1. Architecture and Components

The application is designed as a health concierge that interacts with a user's medical history and calendar.

  • Root Agent: Orchestrates the workflow by calling specialized sub-agents.
  • Sub-Agents:
    • Query Agent: Interfaces with Bigtable to retrieve medical records.
    • Search Agent: Grounds answers using Google Search and Maps for external information (e.g., health facility locations).
    • Booking Agent: Manages Google Calendar integration for appointments.
  • Contextual Tools:
    • Get Profile Info: Retrieves user demographics (age, gender, zip code) for personalization.
    • Update Time: Provides current temporal context for relative date queries (e.g., "last three months").
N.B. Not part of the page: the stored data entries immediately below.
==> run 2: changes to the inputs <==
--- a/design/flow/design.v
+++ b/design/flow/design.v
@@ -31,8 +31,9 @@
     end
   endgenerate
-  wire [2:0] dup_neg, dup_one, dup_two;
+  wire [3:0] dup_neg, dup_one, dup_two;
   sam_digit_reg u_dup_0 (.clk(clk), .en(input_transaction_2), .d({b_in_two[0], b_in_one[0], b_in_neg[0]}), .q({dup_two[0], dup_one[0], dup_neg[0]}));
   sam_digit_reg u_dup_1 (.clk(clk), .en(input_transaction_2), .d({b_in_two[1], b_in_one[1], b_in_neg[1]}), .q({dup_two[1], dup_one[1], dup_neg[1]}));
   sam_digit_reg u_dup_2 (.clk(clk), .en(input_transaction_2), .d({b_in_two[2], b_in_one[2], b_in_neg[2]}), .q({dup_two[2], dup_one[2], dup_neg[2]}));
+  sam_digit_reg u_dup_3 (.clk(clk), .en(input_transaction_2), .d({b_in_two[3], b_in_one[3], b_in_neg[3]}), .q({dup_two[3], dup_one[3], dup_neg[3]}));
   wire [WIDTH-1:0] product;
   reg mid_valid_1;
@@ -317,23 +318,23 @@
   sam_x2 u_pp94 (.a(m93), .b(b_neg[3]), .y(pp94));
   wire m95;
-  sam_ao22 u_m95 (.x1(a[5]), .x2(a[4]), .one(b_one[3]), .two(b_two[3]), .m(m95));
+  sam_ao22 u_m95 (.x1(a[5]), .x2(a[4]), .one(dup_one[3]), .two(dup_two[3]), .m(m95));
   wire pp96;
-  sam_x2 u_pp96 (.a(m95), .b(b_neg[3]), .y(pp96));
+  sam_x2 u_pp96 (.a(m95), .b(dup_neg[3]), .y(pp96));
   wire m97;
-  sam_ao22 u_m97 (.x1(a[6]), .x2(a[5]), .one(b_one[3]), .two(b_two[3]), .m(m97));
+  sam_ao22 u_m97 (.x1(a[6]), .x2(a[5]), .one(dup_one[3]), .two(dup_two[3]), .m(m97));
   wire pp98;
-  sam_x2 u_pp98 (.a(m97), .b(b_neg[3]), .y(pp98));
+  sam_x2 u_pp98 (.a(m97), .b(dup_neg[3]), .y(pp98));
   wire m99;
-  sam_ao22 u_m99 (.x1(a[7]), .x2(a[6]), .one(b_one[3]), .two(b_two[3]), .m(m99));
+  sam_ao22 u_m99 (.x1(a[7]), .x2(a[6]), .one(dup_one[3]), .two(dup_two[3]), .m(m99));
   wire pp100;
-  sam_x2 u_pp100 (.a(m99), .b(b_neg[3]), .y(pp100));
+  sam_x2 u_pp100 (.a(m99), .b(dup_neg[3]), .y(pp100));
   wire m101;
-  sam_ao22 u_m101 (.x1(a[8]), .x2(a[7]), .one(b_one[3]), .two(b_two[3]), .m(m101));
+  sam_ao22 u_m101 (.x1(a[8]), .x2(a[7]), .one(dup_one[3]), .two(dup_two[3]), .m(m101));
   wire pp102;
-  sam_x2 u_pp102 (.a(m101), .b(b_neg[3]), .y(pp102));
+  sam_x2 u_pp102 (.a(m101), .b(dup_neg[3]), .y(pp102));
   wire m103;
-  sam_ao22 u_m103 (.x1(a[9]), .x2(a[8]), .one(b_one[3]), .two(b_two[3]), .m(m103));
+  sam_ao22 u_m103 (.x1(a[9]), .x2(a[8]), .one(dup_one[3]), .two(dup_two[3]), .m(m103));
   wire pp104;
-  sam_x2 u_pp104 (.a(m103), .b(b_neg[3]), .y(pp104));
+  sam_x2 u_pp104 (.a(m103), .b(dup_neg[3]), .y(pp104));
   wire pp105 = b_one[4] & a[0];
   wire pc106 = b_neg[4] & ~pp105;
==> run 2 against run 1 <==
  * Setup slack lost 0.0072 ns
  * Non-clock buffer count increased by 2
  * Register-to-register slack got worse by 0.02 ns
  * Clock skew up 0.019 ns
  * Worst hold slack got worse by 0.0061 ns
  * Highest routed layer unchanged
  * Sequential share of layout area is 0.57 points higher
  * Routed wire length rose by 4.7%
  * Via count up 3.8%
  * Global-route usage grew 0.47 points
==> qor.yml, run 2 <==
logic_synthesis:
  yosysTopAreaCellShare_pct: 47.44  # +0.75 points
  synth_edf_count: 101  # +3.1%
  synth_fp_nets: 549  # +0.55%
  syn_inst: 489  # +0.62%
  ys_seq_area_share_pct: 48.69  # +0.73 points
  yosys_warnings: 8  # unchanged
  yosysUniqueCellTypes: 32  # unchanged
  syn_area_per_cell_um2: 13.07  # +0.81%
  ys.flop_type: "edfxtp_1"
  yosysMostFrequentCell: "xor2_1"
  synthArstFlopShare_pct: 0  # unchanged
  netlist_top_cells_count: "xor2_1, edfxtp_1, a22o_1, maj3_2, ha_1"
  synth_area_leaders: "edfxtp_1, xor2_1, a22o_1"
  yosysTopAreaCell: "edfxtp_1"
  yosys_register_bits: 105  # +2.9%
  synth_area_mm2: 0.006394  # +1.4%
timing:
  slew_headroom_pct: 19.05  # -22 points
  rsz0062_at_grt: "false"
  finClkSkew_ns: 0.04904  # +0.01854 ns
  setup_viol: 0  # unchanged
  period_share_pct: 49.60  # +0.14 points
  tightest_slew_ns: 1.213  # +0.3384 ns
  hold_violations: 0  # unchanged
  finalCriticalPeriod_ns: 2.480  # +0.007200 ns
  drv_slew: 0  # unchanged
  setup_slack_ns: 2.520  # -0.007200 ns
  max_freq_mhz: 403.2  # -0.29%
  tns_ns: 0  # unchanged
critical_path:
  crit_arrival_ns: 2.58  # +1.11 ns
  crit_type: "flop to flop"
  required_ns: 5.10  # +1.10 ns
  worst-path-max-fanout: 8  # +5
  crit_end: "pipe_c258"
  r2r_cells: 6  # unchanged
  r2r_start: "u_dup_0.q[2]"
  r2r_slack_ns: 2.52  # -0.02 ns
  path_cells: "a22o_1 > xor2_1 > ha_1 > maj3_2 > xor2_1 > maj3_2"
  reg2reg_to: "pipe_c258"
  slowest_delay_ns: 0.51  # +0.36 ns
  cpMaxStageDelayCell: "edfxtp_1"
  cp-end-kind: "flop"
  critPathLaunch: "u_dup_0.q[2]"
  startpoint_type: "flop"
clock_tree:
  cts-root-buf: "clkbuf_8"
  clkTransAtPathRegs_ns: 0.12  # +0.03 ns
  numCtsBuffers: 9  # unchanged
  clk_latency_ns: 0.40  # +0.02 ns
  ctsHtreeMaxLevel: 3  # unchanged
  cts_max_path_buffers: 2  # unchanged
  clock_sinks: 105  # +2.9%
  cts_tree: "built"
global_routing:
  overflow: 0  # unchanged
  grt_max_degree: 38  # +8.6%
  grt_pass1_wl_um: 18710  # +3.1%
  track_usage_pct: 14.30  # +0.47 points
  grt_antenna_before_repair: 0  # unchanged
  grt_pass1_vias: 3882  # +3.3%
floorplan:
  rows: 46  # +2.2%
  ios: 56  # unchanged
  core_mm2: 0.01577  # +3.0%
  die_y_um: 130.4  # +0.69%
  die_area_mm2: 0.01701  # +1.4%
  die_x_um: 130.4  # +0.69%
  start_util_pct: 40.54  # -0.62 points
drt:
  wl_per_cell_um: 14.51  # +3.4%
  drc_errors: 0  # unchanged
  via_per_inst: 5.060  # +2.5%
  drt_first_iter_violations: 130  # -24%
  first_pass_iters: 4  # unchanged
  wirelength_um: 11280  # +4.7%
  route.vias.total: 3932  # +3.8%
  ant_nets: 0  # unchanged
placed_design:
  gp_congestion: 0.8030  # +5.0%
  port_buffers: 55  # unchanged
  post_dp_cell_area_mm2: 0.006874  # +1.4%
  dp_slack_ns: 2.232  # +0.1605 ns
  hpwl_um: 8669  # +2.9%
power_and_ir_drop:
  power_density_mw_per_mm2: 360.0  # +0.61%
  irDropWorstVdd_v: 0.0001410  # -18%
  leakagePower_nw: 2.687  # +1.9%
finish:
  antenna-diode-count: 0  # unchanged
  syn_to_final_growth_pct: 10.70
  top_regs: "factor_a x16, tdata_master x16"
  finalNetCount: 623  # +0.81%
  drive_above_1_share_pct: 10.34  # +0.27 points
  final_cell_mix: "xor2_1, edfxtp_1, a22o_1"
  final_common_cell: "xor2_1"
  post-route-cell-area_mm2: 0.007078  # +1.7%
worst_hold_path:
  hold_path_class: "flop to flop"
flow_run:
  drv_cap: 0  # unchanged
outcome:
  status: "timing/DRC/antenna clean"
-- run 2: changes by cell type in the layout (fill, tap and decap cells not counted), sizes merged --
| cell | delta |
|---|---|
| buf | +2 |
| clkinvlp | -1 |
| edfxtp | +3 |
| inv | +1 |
What follows belongs to an exercise in optimizing a design on an open flow for small area, a short achievable clock period and few clock cycles; a production flow would make more cautious choices.
In this exercise RTL edits were held to simulation tests only and were not proved equivalent to the original.
Power and IR drop assume default switching activity.

## onyx
## cpu
module cpu(input clk, reset, input [15:0] i_mem_rddata, output logic o_mem_rd, o_mem_wr, output logic [15:0] o_mem_addr, o_mem_wrdata);
For scale: ~1600 cells after synthesis, ~52 I/O pins, about 12000 um2 of cells after synthesis.
==> module cpu, before the edit <==
module cpu(input clk, reset, input [15:0] i_mem_rddata, output logic o_mem_rd, o_mem_wr, output logic [15:0] o_mem_addr, o_mem_wrdata);
	logic [15:0] r0, r1, r2, r3, r4, r5, r6, r7;
	logic n, z;
	logic [15:0] A;       
	logic wr;             
	logic rd;             
	logic ldc;            
	logic av;             
	logic nd;             
	logic lw;             
	logic [2:0] ldx;      
	logic [15:0] opA, opB;
	logic ecin, ewe, efl;
	logic [2:0] ed;
	wire [15:0] I = i_mem_rddata;
	wire [4:0] op = I[4:0];
	wire [2:0] X = I[7:5];
	wire [2:0] Y = I[10:8];
	wire [7:0] imm8 = I[15:8];
	wire [10:0] imm11 = I[15:5];
	function automatic [15:0] bkadd(input [15:0] x, input [15:0] y, input c0);
		logic [15:0] g, p, G, P;
		integer i, s;
		begin
			g = x & y;
			p = x ^ y;
			G = g;
			P = p;
			G[0] = g[0] | (p[0] & c0);
			for (s = 1; s < 16; s = s * 2)
				for (i = 2*s-1; i < 16; i = i + 2*s) begin
					G[i] = G[i] | (P[i] & G[i-s]);
					P[i] = P[i] & P[i-s];
				end
			for (s = 4; s >= 1; s = s / 2)
				for (i = 3*s-1; i < 16; i = i + 2*s) begin
					G[i] = G[i] | (P[i] & G[i-s]);
					P[i] = P[i] & P[i-s];
				end
			bkadd = p ^ {G[14:0], c0};
		end
	endfunction
	wire [15:0] res = opA + opB + {15'b0, ecin};
	wire res_z = (opA[0] ^ opB[0]) == ecin &&
	             ((opA[15:1] ^ opB[15:1]) == (opA[14:0] | opB[14:0]));
	wire n_e = efl ? res[15] : n;
	wire z_e = efl ? res_z : z;
	wire [15:0] wdr = reset ? 16'b0 : res;
	wire [7:0] wen = {8{reset}} | ({7'b0, ewe} << ed);
	always @(posedge clk) begin
		if (wen[0]) r0 <= wdr;
		if (wen[1]) r1 <= wdr;
		if (wen[2]) r2 <= wdr;
		if (wen[3]) r3 <= wdr;
		if (wen[4]) r4 <= wdr;
		if (wen[5]) r5 <= wdr;
		if (wen[6]) r6 <= wdr;
		if (wen[7]) r7 <= wdr;
	end
	always @(posedge clk) begin
		if (reset) begin
			n <= 1'b0;
			z <= 1'b0;
		end else begin
			n <= n_e;
			z <= z_e;
		end
	end
	logic [15:0] rxf, ryf;
	always @(*) begin
		case (X)
			3'd0: rxf = r0; 3'd1: rxf = r1; 3'd2: rxf = r2; 3'd3: rxf = r3;
			3'd4: rxf = r4; 3'd5: rxf = r5; 3'd6: rxf = r6; default: rxf = r7;
		endcase
		case (Y)
			3'd0: ryf = r0; 3'd1: ryf = r1; 3'd2: ryf = r2; 3'd3: ryf = r3;
			3'd4: ryf = r4; 3'd5: ryf = r5; 3'd6: ryf = r6; default: ryf = r7;
		endcase
	end
	wire [15:0] rx = (ewe && ed == X) ? res : rxf;
	wire [15:0] ry = (ewe && ed == Y) ? res : ryf;
	wire jmp   = op[3];
	wire ldst  = ~op[4] & ~op[3] & op[2];
	wire isst  = op[0];
	wire mvhi  = op[4] & op[2];
	wire alu   = ~op[3] & ~ldst;
	wire domov = ~op[1] & ~op[0] & ~mvhi;           
	wire dosub = op[1] & ~mvhi;                     
	wire aluw  = alu & ~(op[1] & op[0]);            
	wire aluf  = alu & ~domov & ~mvhi;              
	wire link  = jmp & op[2];                       
	wire cond  = (~op[1] & ~op[0]) | (op[0] & z_e) | (op[1] & n_e);
	wire xrel  = ~(op[4] & op[3]);                  
	wire yrel  = ~op[4] & ~op[3];                   
	wire haz  = (ldc & ((xrel & (X == ldx)) | (yrel & (Y == ldx)) | (link & (ldx == 3'd7))))
	          | (wr & (A[8:1] == L[8:1]));    
	wire ex   = av & ~haz;
	wire dacc = ex & ldst;
	wire tk   = ex & jmp & cond;
	wire now_data = nd;
	wire [15:1] L = opB[15:1];
	wire [15:0] incw = bkadd({1'b0, now_data ? L : A[15:1]}, 16'b0, 1'b1);
	wire [15:1] inc = incw[14:0];                          
	wire [15:1] pc2 = now_data ? inc : A[15:1];           
	wire [15:1] tgt = op[4] ? ((now_data ? L : A[15:1]) + {{4{imm11[10]}}, imm11} + {14'b0, now_data}) :
	                  ((op[2] & (X == 3'd7)) ? pc2 : rx[15:1]);
	logic [15:0] A_n;
	always @(*) begin
		if (av & haz) A_n = {L, 1'b0};
		else if (dacc) A_n = ry;
		else if (tk) A_n = {tgt, 1'b0};
		else A_n = {inc, 1'b0};
	end
	logic [15:0] b;
	always @(*) begin
		if (ldst) b = {now_data ? L : A[15:1], 1'b0};    
		else if (~op[4]) b = ry;
		else if (op[2]) b = {imm8, 8'b0};
		else b = {{8{imm8[7]}}, imm8};
	end
	always @(posedge clk) begin
		if (lw) begin
			opA <= 16'b0;
			opB <= I;
			ecin <= 1'b0;
			ed <= ldx;
		end else if (link) begin
			opA <= {pc2, 1'b0};
			opB <= 16'b0;
			ecin <= 1'b0;
			ed <= 3'd7;
		end else begin
			opA <= domov ? 16'b0 : rx;
			opB <= dosub ? ~b : b;
			ecin <= dosub;
			ed <= X;
		end
	end
	always @(posedge clk) begin
		if (reset) begin
			A <= 16'b0;
			wr <= 1'b0;
			nd <= 1'b0;
			rd <= 1'b1;
			ldc <= 1'b0;
			av <= 1'b0;
			lw <= 1'b0;
			ewe <= 1'b0;
			efl <= 1'b0;
		end else begin
			A <= A_n;
			wr <= dacc & isst;
			nd <= dacc;
			rd <= ~(dacc & isst);
			ldc <= dacc & ~isst;
			av <= ~now_data & ~tk;
			lw <= ldc;
			ewe <= lw | (ex & (aluw | link));
			efl <= ex & aluf;
		end
	end
	always @(posedge clk) begin
		if (dacc) ldx <= X;
	end
	always @(*) begin
		o_mem_addr = A;
		o_mem_wr = wr;
		o_mem_rd = rd;
		o_mem_wrdata = opA;
	end
endmodule
Context: an optimization exercise on an open-source flow, tuned for small area and a short achievable clock period. The choices shown serve that exercise and are no tape-out recipe.
RTL that was checked went through simulation tests only; none was proved equivalent to the original.
The RTL of runs 1 to 3 was laid out without a check of its function.
Power is estimated from default activity; no workload was simulated.

===== design/flow/design.v =====
module pg_ctrl(
    input  wire clk,
    input  wire reset,
    input  wire active,
    output reg  idle_detect,
    output reg  power_gated,
    output reg  clk_en
);
    reg [2:0] idle_counter;
    always @(posedge clk or posedge reset) begin
        if (reset) begin
            idle_counter <= 3'd0;
            idle_detect  <= 1'b0;
            power_gated  <= 1'b0;
            clk_en       <= 1'b1;
        end else if (active) begin
            idle_counter <= 3'd0;
            idle_detect  <= 1'b0;
            power_gated  <= 1'b0;
            clk_en       <= 1'b1;
        end else begin
            if (idle_counter != 3'd7)
                idle_counter <= idle_counter + 3'd1;
            if (idle_counter >= 3'd5)
                idle_detect <= 1'b1;
            if (idle_counter == 3'd7) begin
                power_gated <= 1'b1;
                clk_en      <= 1'b0;
            end
        end
    end
endmodule
module ALU_with_power_gating(
    input  wire clk,
    input  wire reset,
    input  wire [3:0] A,
    input  wire [3:0] B,
    input  wire [2:0] opcode,
    output reg  [3:0] result,
    output wire idle_detect,
    output wire power_gated,
    output wire clk_en
);
    reg [3:0] prev_A, prev_B;
    reg [2:0] prev_opcode;
    reg [3:0] alu_out;
    wire activity_detected = (A != prev_A) || (B != prev_B) || (opcode != prev_opcode);
    always @(*) begin
        case (opcode)
            3'b000: alu_out = A + B;
            3'b001: alu_out = A - B;
            3'b010: alu_out = A & B;
            3'b011: alu_out = A | B;
            3'b100: alu_out = A ^ B;
            3'b101: alu_out = ~A;
            3'b110: alu_out = A << 1;
            default: alu_out = A >> 1;
        endcase
    end
    always @(posedge clk or posedge reset) begin
        if (reset) begin
            prev_A      <= 4'b0000;
            prev_B      <= 4'b0000;
            prev_opcode <= 3'b000;
            result      <= 4'b0000;
        end else begin
            prev_A      <= A;
            prev_B      <= B;
            prev_opcode <= opcode;
            result      <= alu_out;
        end
    end
    pg_ctrl ctrl (
        .clk(clk), .reset(reset), .active(activity_detected),
        .idle_detect(idle_detect), .power_gated(power_gated), .clk_en(clk_en)
    );
endmodule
2. Data Management and Security

  • Bigtable Structure: Data is stored in a patients table with column families (profile, prescriptions, visits, tests) keyed by user email. Column families function as key-value maps, often storing data in JSON-like formats.
  • Row-Level Access Control: To prevent unauthorized data access, the system uses Tool Context. This context is injected by the application backend, not the agent, ensuring the agent cannot be tricked into accessing records belonging to other users.
  • SQL Injection Prevention: The system uses Pydantic to enforce strict typing on function arguments. By validating inputs before they are converted into SQL queries, the system blocks malicious attempts to bypass filters.
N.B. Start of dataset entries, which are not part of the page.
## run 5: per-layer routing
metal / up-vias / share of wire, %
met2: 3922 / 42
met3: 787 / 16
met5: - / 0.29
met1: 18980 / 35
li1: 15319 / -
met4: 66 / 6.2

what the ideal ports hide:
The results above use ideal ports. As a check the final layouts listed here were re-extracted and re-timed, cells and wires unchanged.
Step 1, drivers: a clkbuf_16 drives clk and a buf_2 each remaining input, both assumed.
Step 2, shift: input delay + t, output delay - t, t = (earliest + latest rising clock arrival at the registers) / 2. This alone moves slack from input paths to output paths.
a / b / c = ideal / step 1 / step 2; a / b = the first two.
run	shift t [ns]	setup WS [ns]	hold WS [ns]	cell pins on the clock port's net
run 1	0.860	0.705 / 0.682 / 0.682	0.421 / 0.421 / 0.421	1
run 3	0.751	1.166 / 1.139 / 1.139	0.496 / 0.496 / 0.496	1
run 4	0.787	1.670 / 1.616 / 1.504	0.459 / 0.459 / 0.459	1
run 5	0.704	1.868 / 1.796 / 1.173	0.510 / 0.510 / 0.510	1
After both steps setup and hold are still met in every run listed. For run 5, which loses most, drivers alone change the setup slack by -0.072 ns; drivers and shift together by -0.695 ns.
3. Development and Evaluation Framework

  • Evaluation (Evals): The developer emphasizes using evals to detect regressions during iteration. The ADK provides a visual interface to step through agent reasoning and identify where responses fail.
  • Self-Tuning Loop: The developer implemented a "Hill climbing loop" where the agent runs evals, analyzes the results, and automatically tweaks its own instructions or tool definitions to improve performance without manual intervention.

4. Security Layers: Model Armor

Beyond SQL injection, the system addresses Prompt Injection and Jailbreaking using Model Armor.

  • Functionality: It acts as a middleware that inspects inputs and outputs.
  • Application: It is configured with templates to block jailbreak attempts (e.g., trying to override system instructions) and can be configured to redact sensitive information like Social Security or credit card numbers.

5. Notable Quotes

  • "User identity is key for our application, because all the tools we'll use will need to be scoped down to work with data and services only the end user can access, while agents themselves run as service accounts."
  • "Tool context is not set by the agent. This is very important because we don't want users to claim they are somebody else and trick the agent to access health records they weren't supposed to see."

6. Synthesis and Conclusion

Building secure, customer-facing agentic AI requires a multi-layered approach. By combining hierarchical agent patterns (Agent-as-a-Tool) with strict identity-based access control (Tool Context) and robust input validation (Pydantic/Model Armor), developers can create reliable applications. The transition from manual coding to automated evaluation loops represents a significant shift in how agentic systems are refined, allowing for continuous improvement in response quality and safety.